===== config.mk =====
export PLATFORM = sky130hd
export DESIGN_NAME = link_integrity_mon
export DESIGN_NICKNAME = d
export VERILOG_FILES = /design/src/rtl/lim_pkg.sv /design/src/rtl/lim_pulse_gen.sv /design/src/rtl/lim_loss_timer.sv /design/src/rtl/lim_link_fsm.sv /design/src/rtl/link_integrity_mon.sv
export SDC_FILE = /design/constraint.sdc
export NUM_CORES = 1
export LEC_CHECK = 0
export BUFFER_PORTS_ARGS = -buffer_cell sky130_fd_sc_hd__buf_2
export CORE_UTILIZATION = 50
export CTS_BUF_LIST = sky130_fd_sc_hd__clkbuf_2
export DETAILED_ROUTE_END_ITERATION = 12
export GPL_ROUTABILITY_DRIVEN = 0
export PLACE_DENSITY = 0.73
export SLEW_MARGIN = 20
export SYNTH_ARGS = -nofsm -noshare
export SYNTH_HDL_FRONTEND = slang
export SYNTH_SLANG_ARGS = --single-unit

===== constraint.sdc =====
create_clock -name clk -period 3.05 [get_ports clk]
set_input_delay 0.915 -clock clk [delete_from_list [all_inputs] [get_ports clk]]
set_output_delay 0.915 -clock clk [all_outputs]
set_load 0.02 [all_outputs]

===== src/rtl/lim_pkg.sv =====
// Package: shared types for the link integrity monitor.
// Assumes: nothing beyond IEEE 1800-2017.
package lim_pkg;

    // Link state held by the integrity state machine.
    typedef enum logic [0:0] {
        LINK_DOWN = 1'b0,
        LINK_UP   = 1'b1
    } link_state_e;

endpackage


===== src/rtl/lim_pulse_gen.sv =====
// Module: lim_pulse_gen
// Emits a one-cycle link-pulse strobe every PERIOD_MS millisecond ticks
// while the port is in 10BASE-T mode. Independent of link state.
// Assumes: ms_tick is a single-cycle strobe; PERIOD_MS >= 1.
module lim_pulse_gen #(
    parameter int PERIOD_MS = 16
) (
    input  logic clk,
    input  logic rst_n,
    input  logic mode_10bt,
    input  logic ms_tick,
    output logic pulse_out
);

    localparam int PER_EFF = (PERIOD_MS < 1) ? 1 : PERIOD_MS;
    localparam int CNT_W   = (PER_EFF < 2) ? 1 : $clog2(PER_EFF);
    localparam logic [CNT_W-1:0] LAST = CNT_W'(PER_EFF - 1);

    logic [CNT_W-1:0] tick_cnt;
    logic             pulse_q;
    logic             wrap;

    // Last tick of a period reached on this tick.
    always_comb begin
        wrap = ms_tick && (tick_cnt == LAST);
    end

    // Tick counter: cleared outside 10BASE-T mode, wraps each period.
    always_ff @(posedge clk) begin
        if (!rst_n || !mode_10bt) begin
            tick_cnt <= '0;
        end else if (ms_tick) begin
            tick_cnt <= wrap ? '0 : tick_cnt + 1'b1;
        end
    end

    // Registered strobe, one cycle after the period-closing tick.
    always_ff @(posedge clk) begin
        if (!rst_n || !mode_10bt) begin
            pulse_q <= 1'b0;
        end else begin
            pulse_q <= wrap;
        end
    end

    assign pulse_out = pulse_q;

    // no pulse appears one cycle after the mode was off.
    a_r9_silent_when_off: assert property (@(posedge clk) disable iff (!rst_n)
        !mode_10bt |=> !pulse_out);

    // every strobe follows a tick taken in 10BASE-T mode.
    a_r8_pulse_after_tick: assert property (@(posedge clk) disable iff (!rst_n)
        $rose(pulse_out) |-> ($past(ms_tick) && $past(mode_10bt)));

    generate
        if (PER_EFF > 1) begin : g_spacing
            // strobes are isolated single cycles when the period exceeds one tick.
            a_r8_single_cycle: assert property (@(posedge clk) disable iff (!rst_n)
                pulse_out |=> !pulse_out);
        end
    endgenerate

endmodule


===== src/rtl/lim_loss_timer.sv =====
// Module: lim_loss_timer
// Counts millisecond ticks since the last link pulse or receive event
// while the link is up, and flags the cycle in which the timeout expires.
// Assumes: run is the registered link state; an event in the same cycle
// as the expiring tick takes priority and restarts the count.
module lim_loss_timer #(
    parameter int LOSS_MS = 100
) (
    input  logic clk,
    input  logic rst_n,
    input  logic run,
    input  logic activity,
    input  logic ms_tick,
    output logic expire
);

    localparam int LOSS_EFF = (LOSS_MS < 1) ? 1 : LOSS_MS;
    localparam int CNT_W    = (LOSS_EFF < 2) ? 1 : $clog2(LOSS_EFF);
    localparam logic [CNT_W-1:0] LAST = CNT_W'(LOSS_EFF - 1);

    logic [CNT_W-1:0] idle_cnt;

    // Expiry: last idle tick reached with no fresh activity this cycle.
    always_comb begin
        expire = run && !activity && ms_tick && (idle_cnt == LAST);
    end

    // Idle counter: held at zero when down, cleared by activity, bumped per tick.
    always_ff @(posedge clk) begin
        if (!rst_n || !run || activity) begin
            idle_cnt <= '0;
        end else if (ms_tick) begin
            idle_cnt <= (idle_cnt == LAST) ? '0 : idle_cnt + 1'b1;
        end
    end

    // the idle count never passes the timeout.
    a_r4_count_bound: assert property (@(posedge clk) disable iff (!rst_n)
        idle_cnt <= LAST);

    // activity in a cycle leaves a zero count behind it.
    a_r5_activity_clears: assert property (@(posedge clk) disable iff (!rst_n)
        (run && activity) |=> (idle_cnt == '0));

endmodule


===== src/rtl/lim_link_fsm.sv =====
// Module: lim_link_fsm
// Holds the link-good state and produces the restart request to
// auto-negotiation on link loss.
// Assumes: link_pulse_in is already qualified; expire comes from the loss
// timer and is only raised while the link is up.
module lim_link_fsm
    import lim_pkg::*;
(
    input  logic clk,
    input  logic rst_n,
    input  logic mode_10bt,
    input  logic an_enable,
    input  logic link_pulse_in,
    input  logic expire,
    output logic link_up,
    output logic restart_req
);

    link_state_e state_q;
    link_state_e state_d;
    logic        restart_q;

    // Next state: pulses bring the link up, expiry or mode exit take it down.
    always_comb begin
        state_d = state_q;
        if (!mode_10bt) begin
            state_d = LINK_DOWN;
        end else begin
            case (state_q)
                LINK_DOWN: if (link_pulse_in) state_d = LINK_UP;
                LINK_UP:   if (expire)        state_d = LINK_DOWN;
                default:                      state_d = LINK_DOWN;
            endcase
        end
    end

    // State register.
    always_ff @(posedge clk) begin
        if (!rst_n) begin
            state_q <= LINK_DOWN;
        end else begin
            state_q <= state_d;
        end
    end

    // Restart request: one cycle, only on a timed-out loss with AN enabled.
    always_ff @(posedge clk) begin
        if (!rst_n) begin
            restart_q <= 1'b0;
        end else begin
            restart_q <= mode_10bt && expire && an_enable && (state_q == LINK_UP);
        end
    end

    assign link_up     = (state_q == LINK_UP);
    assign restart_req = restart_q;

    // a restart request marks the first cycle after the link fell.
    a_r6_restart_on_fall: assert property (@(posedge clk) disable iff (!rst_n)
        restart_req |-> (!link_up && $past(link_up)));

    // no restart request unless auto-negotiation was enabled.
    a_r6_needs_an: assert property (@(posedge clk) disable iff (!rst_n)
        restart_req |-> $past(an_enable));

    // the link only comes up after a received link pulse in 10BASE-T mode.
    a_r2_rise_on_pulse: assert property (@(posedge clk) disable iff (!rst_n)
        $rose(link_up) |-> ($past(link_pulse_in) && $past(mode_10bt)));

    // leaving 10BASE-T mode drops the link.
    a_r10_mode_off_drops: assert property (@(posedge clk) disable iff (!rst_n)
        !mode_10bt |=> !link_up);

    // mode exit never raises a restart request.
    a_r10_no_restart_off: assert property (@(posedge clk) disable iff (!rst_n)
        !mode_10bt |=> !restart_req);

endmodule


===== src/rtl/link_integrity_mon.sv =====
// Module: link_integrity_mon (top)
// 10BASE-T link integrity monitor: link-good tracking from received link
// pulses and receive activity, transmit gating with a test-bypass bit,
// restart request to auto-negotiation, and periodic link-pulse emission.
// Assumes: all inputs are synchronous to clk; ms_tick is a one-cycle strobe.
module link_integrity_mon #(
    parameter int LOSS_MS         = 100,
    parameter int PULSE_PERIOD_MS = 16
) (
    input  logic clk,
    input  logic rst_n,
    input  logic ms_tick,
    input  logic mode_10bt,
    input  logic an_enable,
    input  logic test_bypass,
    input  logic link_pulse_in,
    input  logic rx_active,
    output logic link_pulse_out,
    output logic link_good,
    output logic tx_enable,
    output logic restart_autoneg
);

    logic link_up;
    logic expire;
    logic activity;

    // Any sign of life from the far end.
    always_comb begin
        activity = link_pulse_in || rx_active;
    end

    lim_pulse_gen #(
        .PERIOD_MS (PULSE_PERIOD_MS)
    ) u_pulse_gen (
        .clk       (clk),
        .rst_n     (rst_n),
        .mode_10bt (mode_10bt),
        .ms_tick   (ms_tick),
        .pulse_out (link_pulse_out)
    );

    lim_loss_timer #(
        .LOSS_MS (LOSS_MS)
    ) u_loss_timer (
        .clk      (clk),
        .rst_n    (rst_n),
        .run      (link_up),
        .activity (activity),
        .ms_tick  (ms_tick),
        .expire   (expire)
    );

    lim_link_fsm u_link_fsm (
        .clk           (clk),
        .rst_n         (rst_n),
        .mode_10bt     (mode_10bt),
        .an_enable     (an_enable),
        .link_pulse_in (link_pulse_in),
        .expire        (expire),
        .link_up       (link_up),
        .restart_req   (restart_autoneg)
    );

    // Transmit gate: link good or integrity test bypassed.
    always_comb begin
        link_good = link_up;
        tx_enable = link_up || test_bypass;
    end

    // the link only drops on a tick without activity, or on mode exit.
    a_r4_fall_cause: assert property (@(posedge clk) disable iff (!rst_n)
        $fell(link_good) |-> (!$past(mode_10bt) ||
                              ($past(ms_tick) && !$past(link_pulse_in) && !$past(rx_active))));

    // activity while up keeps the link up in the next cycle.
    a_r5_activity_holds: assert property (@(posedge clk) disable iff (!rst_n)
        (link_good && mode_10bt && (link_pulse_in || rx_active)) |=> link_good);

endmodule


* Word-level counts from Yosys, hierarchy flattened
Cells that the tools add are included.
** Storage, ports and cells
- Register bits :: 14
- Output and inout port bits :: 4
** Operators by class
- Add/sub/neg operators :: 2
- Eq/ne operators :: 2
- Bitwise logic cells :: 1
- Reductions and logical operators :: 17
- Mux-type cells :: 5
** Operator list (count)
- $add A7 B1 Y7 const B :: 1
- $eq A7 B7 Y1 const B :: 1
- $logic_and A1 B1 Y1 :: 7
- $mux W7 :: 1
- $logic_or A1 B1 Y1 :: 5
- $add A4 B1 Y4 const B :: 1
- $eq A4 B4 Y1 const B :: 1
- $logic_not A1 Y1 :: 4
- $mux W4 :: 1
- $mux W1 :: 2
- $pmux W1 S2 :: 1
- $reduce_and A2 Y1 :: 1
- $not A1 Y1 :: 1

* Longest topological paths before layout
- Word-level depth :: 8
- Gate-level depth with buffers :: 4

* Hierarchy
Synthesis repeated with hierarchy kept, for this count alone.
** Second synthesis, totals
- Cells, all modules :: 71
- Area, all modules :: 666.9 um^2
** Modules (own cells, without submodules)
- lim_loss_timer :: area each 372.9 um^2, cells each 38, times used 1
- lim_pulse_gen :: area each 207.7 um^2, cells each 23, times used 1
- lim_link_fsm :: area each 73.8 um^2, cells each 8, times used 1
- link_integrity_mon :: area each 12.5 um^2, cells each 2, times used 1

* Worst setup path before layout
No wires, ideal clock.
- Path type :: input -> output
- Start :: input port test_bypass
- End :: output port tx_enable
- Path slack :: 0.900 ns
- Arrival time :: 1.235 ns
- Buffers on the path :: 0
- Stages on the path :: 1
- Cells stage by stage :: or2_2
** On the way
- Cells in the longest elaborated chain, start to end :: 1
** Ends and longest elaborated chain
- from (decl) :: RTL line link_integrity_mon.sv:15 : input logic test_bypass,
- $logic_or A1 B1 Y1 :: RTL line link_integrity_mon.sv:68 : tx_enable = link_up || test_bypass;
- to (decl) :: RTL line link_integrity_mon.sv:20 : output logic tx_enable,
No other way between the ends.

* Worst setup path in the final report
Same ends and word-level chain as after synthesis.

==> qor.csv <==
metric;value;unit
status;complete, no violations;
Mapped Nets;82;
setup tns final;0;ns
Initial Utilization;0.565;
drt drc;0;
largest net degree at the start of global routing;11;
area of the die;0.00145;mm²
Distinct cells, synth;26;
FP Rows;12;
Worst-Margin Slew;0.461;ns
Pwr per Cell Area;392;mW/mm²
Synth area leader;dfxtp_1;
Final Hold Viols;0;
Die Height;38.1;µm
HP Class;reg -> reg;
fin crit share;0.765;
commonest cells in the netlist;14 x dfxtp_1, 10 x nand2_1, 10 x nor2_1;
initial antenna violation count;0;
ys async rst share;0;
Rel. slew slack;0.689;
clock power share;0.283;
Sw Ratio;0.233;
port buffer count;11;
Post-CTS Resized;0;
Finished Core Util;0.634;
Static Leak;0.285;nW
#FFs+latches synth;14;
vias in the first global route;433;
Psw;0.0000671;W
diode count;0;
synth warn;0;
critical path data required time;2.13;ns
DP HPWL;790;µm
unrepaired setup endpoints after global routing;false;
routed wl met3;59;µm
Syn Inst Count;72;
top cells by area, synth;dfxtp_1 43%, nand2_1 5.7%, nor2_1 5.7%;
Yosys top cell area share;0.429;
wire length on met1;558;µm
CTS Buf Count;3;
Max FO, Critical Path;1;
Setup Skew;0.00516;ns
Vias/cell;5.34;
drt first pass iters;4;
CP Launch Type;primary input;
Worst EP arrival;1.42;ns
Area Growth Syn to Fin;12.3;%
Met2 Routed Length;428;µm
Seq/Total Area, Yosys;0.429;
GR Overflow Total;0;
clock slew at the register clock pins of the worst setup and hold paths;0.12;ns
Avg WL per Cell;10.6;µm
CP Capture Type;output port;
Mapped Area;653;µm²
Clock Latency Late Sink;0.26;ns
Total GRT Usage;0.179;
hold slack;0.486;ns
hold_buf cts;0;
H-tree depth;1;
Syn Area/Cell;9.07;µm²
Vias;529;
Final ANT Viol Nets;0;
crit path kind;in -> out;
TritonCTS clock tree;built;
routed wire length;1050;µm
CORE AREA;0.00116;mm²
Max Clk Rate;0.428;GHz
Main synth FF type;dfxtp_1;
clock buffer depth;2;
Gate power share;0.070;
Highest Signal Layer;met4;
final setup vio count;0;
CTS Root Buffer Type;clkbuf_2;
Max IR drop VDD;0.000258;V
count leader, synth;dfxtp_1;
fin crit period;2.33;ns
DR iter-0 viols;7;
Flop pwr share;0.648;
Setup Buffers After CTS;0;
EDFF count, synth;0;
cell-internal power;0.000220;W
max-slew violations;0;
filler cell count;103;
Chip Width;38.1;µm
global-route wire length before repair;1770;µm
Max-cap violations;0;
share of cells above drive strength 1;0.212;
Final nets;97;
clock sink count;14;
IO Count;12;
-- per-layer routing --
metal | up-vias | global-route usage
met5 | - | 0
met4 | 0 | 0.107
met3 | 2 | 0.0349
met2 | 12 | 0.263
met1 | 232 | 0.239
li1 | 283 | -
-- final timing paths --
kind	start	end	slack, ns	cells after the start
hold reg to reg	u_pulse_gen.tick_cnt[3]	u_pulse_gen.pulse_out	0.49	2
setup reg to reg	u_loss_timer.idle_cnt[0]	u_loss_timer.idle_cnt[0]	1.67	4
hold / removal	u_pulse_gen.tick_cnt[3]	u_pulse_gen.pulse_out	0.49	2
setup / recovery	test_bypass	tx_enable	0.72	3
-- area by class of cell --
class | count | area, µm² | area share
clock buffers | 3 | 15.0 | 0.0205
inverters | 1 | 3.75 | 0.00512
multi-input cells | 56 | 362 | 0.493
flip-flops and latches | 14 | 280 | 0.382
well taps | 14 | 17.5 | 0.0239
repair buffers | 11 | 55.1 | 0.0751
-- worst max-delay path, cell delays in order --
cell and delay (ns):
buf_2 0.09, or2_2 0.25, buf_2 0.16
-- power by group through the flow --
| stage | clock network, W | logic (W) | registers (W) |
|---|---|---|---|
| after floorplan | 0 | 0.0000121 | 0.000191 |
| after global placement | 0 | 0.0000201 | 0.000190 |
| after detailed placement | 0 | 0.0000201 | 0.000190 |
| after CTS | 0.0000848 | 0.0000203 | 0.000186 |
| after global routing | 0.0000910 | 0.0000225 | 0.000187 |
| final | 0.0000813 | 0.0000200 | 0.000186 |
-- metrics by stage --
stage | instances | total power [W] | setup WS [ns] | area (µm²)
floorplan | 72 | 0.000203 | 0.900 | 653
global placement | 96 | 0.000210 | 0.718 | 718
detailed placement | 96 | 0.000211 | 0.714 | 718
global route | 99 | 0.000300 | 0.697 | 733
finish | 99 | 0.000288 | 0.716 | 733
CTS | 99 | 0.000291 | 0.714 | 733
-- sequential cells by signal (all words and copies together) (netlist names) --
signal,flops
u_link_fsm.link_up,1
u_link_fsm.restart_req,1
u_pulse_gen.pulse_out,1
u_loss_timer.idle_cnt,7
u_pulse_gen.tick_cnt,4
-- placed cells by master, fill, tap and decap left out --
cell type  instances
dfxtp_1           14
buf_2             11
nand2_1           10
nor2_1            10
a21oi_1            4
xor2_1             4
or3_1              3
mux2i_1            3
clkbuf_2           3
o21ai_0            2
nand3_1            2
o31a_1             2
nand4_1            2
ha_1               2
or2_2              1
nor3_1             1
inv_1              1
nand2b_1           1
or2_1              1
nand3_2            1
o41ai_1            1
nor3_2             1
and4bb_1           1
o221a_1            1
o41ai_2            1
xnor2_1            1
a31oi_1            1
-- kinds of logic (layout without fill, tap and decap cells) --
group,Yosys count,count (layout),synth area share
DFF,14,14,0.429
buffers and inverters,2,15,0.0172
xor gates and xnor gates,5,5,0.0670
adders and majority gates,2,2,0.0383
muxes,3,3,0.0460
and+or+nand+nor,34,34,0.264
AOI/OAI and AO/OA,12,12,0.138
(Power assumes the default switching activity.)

--

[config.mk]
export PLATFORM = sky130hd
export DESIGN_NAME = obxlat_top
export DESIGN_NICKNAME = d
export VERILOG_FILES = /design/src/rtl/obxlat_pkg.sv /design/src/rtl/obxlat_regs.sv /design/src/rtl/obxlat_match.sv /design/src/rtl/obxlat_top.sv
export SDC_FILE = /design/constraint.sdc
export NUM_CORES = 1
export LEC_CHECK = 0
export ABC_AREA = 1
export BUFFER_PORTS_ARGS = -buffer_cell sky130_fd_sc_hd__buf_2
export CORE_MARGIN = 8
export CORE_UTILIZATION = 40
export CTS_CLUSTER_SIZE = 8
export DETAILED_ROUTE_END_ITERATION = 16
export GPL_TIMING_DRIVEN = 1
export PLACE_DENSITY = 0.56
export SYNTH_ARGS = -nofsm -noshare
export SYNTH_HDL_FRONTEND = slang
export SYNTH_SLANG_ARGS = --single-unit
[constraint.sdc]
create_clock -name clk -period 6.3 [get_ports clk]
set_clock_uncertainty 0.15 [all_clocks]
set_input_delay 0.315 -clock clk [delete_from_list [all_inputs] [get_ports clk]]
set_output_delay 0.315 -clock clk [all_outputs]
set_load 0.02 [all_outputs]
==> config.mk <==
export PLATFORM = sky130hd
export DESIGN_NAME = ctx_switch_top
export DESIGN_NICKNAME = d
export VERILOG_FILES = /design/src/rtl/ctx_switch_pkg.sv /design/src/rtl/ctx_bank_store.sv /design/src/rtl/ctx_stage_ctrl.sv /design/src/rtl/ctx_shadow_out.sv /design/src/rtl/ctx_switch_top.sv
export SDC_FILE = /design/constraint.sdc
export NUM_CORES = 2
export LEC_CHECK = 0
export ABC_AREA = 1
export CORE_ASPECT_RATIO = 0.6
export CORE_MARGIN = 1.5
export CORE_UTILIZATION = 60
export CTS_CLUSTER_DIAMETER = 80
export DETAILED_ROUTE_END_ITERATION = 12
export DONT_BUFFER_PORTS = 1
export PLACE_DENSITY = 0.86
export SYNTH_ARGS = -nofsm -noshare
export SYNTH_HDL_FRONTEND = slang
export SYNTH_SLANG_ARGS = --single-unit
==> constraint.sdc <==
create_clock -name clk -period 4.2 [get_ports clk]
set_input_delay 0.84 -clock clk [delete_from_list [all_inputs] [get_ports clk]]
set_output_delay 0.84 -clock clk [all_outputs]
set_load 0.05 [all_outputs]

Exercise objective
What lines above hold the word "reached"? List them all.

Solution
    // Last tick of a period reached on this tick.
    // Expiry: last idle tick reached with no fresh activity this cycle.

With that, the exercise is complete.